*Task statement*:
Go over the data and copy out each line with "DebW" in it.

*Input data*:
**src/hdl/lsld_pkg.sv**
```systemverilog
// Shared types, widths and constants for the light sensor LED dimmer.
package lsld_pkg;

  localparam int unsigned RawW     = 12;
  localparam int unsigned ElapsedW = 10;
  localparam int unsigned DebW     = 10;
  localparam int unsigned StepW    = 6;
  localparam int unsigned PctW     = 7;
  localparam int unsigned DutyW    = 13;
  localparam int unsigned CountW   = 11;
  localparam int unsigned NumW     = 22;
  localparam int unsigned RecipW   = 23;
  localparam int unsigned ProdW    = NumW + RecipW;
  localparam int unsigned RecipShift = 31;

  localparam logic [RawW-1:0]   OffMaxRaw = 12'd2457;
  localparam logic [RawW-1:0]   MidMaxRaw = 12'd2662;
  localparam logic [15:0]       RawOffset = 16'd26624;
  localparam logic [CountW-1:0] CountMax  = 11'd2047;
  localparam logic [PctW-1:0]   PctMax    = 7'd100;
  localparam logic [PctW-1:0]   PctMin    = 7'd1;
  // ceil(2^31 / 350) + 1
  localparam logic [RecipW-1:0] Recip350  = 23'd6135669;

  localparam logic [DebW-1:0]  DebounceRst = 10'd20;
  localparam logic [StepW-1:0] StepRst     = 6'd10;
  localparam logic [PctW-1:0]  FloorRst    = 7'd1;

  typedef enum logic [1:0] {
    RegDebounce = 2'd0,
    RegStep     = 2'd1,
    RegFloor    = 2'd2
  } cfg_reg_e;

  typedef struct packed {
    logic              waiting;
    logic [CountW-1:0] count;
  } btn_state_t;

endpackage

```
**src/hdl/lsld_btn.sv**
```systemverilog
// Button debounce timer: arms on a pin change, acts on a low level after the hold time.
module lsld_btn (
  input  logic                       clk_i,
  input  logic                       rst_ni,
  input  logic                       accept_i,
  input  logic [lsld_pkg::DebW-1:0]  debounce_i,
  input  logic [lsld_pkg::ElapsedW-1:0] elapsed_i,
  input  logic                       level_i,
  input  logic                       changed_i,
  output logic                       act_o,
  output lsld_pkg::btn_state_t       state_o
);
  import lsld_pkg::*;

  btn_state_t         st_q, st_d;
  logic [CountW:0]    sum;
  logic [CountW-1:0]  sat;

  always_comb begin
    sum   = {1'b0, st_q.count} + (CountW+1)'(elapsed_i);
    sat   = (sum > (CountW+1)'(CountMax)) ? CountMax : sum[CountW-1:0];
    st_d  = st_q;
    act_o = 1'b0;
    if (changed_i) begin
      // a change rearms and clears the timer in the same word
      st_d.waiting = 1'b1;
      st_d.count   = '0;
    end else if (st_q.waiting) begin
      st_d.count = sat;
      if (sat > CountW'(debounce_i)) begin
        st_d.waiting = 1'b0;
        act_o        = ~level_i;
      end
    end
  end

  always_ff @(posedge clk_i or negedge rst_ni) begin
    if (!rst_ni) begin
      st_q <= '0;
    end else if (accept_i) begin
      st_q <= st_d;
    end
  end

  assign state_o = st_q;

endmodule

```
**src/hdl/lsld_duty.sv**
```systemverilog
// Duty pipeline: numerator stage, then reciprocal multiply for the divide by 350.
module lsld_duty (
  input  logic                      clk_i,
  input  logic                      rst_ni,
  input  logic                      in_valid_i,
  output logic                      in_ready_o,
  input  logic [lsld_pkg::RawW-1:0] raw_i,
  input  logic [lsld_pkg::PctW-1:0] pct_i,
  output logic                      out_valid_o,
  input  logic                      out_ready_i,
  output logic [lsld_pkg::DutyW-1:0] duty_o,
  output logic [lsld_pkg::PctW-1:0] pct_o
);
  import lsld_pkg::*;

  logic              v2_q, v3_q;
  logic              rdy2, rdy3;
  logic [NumW-1:0]   n_q, n_d;
  logic              zero_q;
  logic [PctW-1:0]   p2_q, p3_q;
  logic [DutyW-1:0]  duty_q, duty_d;
  logic [15:0]       raw10;
  logic [15:0]       diff;
  logic [PctW-1:0]   inv;
  logic [20:0]       mix;
  logic [NumW-1:0]   base;
  logic [ProdW-1:0]  quot;

  assign rdy3       = ~v3_q | out_ready_i;
  assign rdy2       = ~v2_q | rdy3;
  assign in_ready_o = rdy2;

  // 14336p/350 equals 1024p/25, so both lit branches share the divider
  always_comb begin
    raw10 = (16'(raw_i) << 3) + (16'(raw_i) << 1);
    diff  = raw10 - RawOffset;
    inv   = PctMax - pct_i;
    mix   = diff[13:0] * inv;
    base  = (NumW'(pct_i) << 13) + (NumW'(pct_i) << 12) + (NumW'(pct_i) << 11);
    n_d   = (raw_i > MidMaxRaw) ? base + NumW'(mix) : base;
  end

  always_comb begin
    quot   = ProdW'(n_q) * ProdW'(Recip350);
    duty_d = zero_q ? '0 : quot[RecipShift +: DutyW];
  end

  always_ff @(posedge clk_i or negedge rst_ni) begin
    if (!rst_ni) begin
      v2_q <= 1'b0;
      v3_q <= 1'b0;
    end else begin
      if (rdy2) v2_q <= in_valid_i;
      if (rdy3) v3_q <= v2_q;
    end
  end

  always_ff @(posedge clk_i) begin
    if (rdy2 && in_valid_i) begin
      n_q    <= n_d;
      zero_q <= (raw_i <= OffMaxRaw);
      p2_q   <= pct_i;
    end
    if (rdy3 && v2_q) begin
      duty_q <= duty_d;
      p3_q   <= p2_q;
    end
  end

  assign out_valid_o = v3_q;
  assign duty_o      = duty_q;
  assign pct_o       = p3_q;

endmodule

```
**src/hdl/light_sensor_led_dimmer_top.sv**
```systemverilog
// Light sensor LED dimmer: button debounce, base brightness and PWM duty.
//
// Input words arrive on s_axis, one word per sensor sample with elapsed time
// and both button pins. Each word gives exactly one output word on m_axis:
// duty on a 4096-count PWM period and the current base percent.
// A word is taken every cycle while the pipe has room; from accept to
// m_axis_tvalid it passes the state/percent, numerator and reciprocal
// divide stages. Throughput is one word per cycle with m_axis_tready high.
// Button state and base offset update on the accept edge, so the next word
// already sees the new percent.
// If m_axis_tready stays low, the pipe fills; s_axis_tready drops once all
// three stages hold words, and nothing is lost or repeated.
// Registers on the APB port: 0x0 debounce ms, 0x4 step percent,
// 0x8 floor percent. Write them only while the pipe is empty.
// Reset clears the pipe, the button timers and the base offset, and loads
// debounce 20 ms, step 10 and floor 1.
module light_sensor_led_dimmer_top (
  input  logic        clk_i,
  input  logic        rst_ni,
  input  logic        s_axis_tvalid,
  output logic        s_axis_tready,
  // [11:0] light_raw, [21:12] elapsed_ms, [22] up_level, [23] down_level,
  // [24] up_changed, [25] down_changed, [31:26] zero
  input  logic [31:0] s_axis_tdata,
  output logic        m_axis_tvalid,
  input  logic        m_axis_tready,
  // [12:0] duty, [19:13] base_percent, [23:20] zero
  output logic [23:0] m_axis_tdata,
  input  logic        psel,
  input  logic        penable,
  input  logic        pwrite,
  input  logic [3:0]  paddr,
  input  logic [31:0] pwdata,
  output logic [31:0] prdata,
  output logic        pready
);
  import lsld_pkg::*;

  logic [DebW-1:0]     deb_q;
  logic [StepW-1:0]    step_q;
  logic [PctW-1:0]     floor_q;
  logic                cfg_wr;
  cfg_reg_e            cfg_sel;

  logic [RawW-1:0]     raw_in;
  logic [ElapsedW-1:0] elapsed_in;
  logic                accept;
  logic                up_act, dn_act;
  btn_state_t          up_st, dn_st;

  logic [PctW-1:0]     off_q, off_d, off_a;
  logic [8:0]          sum_up;
  logic [7:0]          psum;
  logic [PctW-1:0]     pct_d;

  logic                v1_q, ready1, rdy_duty;
  logic [RawW-1:0]     raw1_q;
  logic [PctW-1:0]     p1_q;
  logic [DutyW-1:0]    duty_out;
  logic [PctW-1:0]     pct_out;

  // configuration port
  assign pready  = 1'b1;
  assign cfg_wr  = psel & penable & pwrite & pready;
  assign cfg_sel = cfg_reg_e'(paddr[3:2]);

  always_ff @(posedge clk_i or negedge rst_ni) begin
    if (!rst_ni) begin
      deb_q   <= DebounceRst;
      step_q  <= StepRst;
      floor_q <= FloorRst;
    end else if (cfg_wr) begin
      case (cfg_sel)
        RegDebounce: deb_q   <= pwdata[DebW-1:0];
        RegStep:     step_q  <= pwdata[StepW-1:0];
        RegFloor:    floor_q <= pwdata[PctW-1:0];
        default: ;
      endcase
    end
  end

  always_comb begin
    case (cfg_sel)
      RegDebounce: prdata = 32'(deb_q);
      RegStep:     prdata = 32'(step_q);
      RegFloor:    prdata = 32'(floor_q);
      default:     prdata = '0;
    endcase
  end

  // input side
  assign raw_in     = s_axis_tdata[11:0];
  assign elapsed_in = s_axis_tdata[21:12];
  assign accept     = s_axis_tvalid & s_axis_tready;
  assign ready1     = ~v1_q | rdy_duty;
  assign s_axis_tready = ready1;

  lsld_btn u_btn_up (
    .clk_i      (clk_i),
    .rst_ni     (rst_ni),
    .accept_i   (accept),
    .debounce_i (deb_q),
    .elapsed_i  (elapsed_in),
    .level_i    (s_axis_tdata[22]),
    .changed_i  (s_axis_tdata[24]),
    .act_o      (up_act),
    .state_o    (up_st)
  );

  lsld_btn u_btn_dn (
    .clk_i      (clk_i),
    .rst_ni     (rst_ni),
    .accept_i   (accept),
    .debounce_i (deb_q),
    .elapsed_i  (elapsed_in),
    .level_i    (s_axis_tdata[23]),
    .changed_i  (s_axis_tdata[25]),
    .act_o      (dn_act),
    .state_o    (dn_st)
  );

  // up press first, then down press on the updated offset
  always_comb begin
    sum_up = 9'(floor_q) + 9'(off_q) + 9'(step_q);
    off_a  = (up_act && sum_up <= 9'(PctMax)) ? off_q + PctW'(step_q) : off_q;
    off_d  = (dn_act && off_a >= PctW'(step_q)) ? off_a - PctW'(step_q) : off_a;
    psum   = 8'(floor_q) + 8'(off_d);
    if (psum < 8'(PctMin)) begin
      pct_d = PctMin;
    end else if (psum > 8'(PctMax)) begin
      pct_d = PctMax;
    end else begin
      pct_d = psum[PctW-1:0];
    end
  end

  always_ff @(posedge clk_i or negedge rst_ni) begin
    if (!rst_ni) begin
      off_q <= '0;
      v1_q  <= 1'b0;
    end else begin
      if (accept) off_q <= off_d;
      if (ready1) v1_q <= s_axis_tvalid;
    end
  end

  always_ff @(posedge clk_i) begin
    if (accept) begin
      raw1_q <= raw_in;
      p1_q   <= pct_d;
    end
  end

  lsld_duty u_duty (
    .clk_i       (clk_i),
    .rst_ni      (rst_ni),
    .in_valid_i  (v1_q),
    .in_ready_o  (rdy_duty),
    .raw_i       (raw1_q),
    .pct_i       (p1_q),
    .out_valid_o (m_axis_tvalid),
    .out_ready_i (m_axis_tready),
    .duty_o      (duty_out),
    .pct_o       (pct_out)
  );

  assign m_axis_tdata = {4'b0, pct_out, duty_out};

  a_accept_loads: assert property (@(posedge clk_i) disable iff (!rst_ni)
    accept |=> v1_q)
    else $error("accepted word not captured");

  a_pct_range: assert property (@(posedge clk_i) disable iff (!rst_ni)
    v1_q |-> (p1_q >= PctMin && p1_q <= PctMax))
    else $error("base percent out of range");

  a_stage1_hold: assert property (@(posedge clk_i) disable iff (!rst_ni)
    (v1_q && !ready1) |=> (v1_q && $stable(p1_q) && $stable(raw1_q)))
    else $error("stalled stage lost its word");

  a_duty_range: assert property (@(posedge clk_i) disable iff (!rst_ni)
    m_axis_tvalid |-> (duty_out <= 13'd4096))
    else $error("duty above period");

  a_btn_idle: assert property (@(posedge clk_i) disable iff (!rst_ni)
    (up_act || dn_act) |-> (up_st.waiting || dn_st.waiting))
    else $error("button acted while not armed");

endmodule

```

*Reply*:
  localparam int unsigned DebW     = 10;
  localparam logic [DebW-1:0]  DebounceRst = 10'd20;
  input  logic [lsld_pkg::DebW-1:0]  debounce_i,
  logic [DebW-1:0]     deb_q;
        RegDebounce: deb_q   <= pwdata[DebW-1:0];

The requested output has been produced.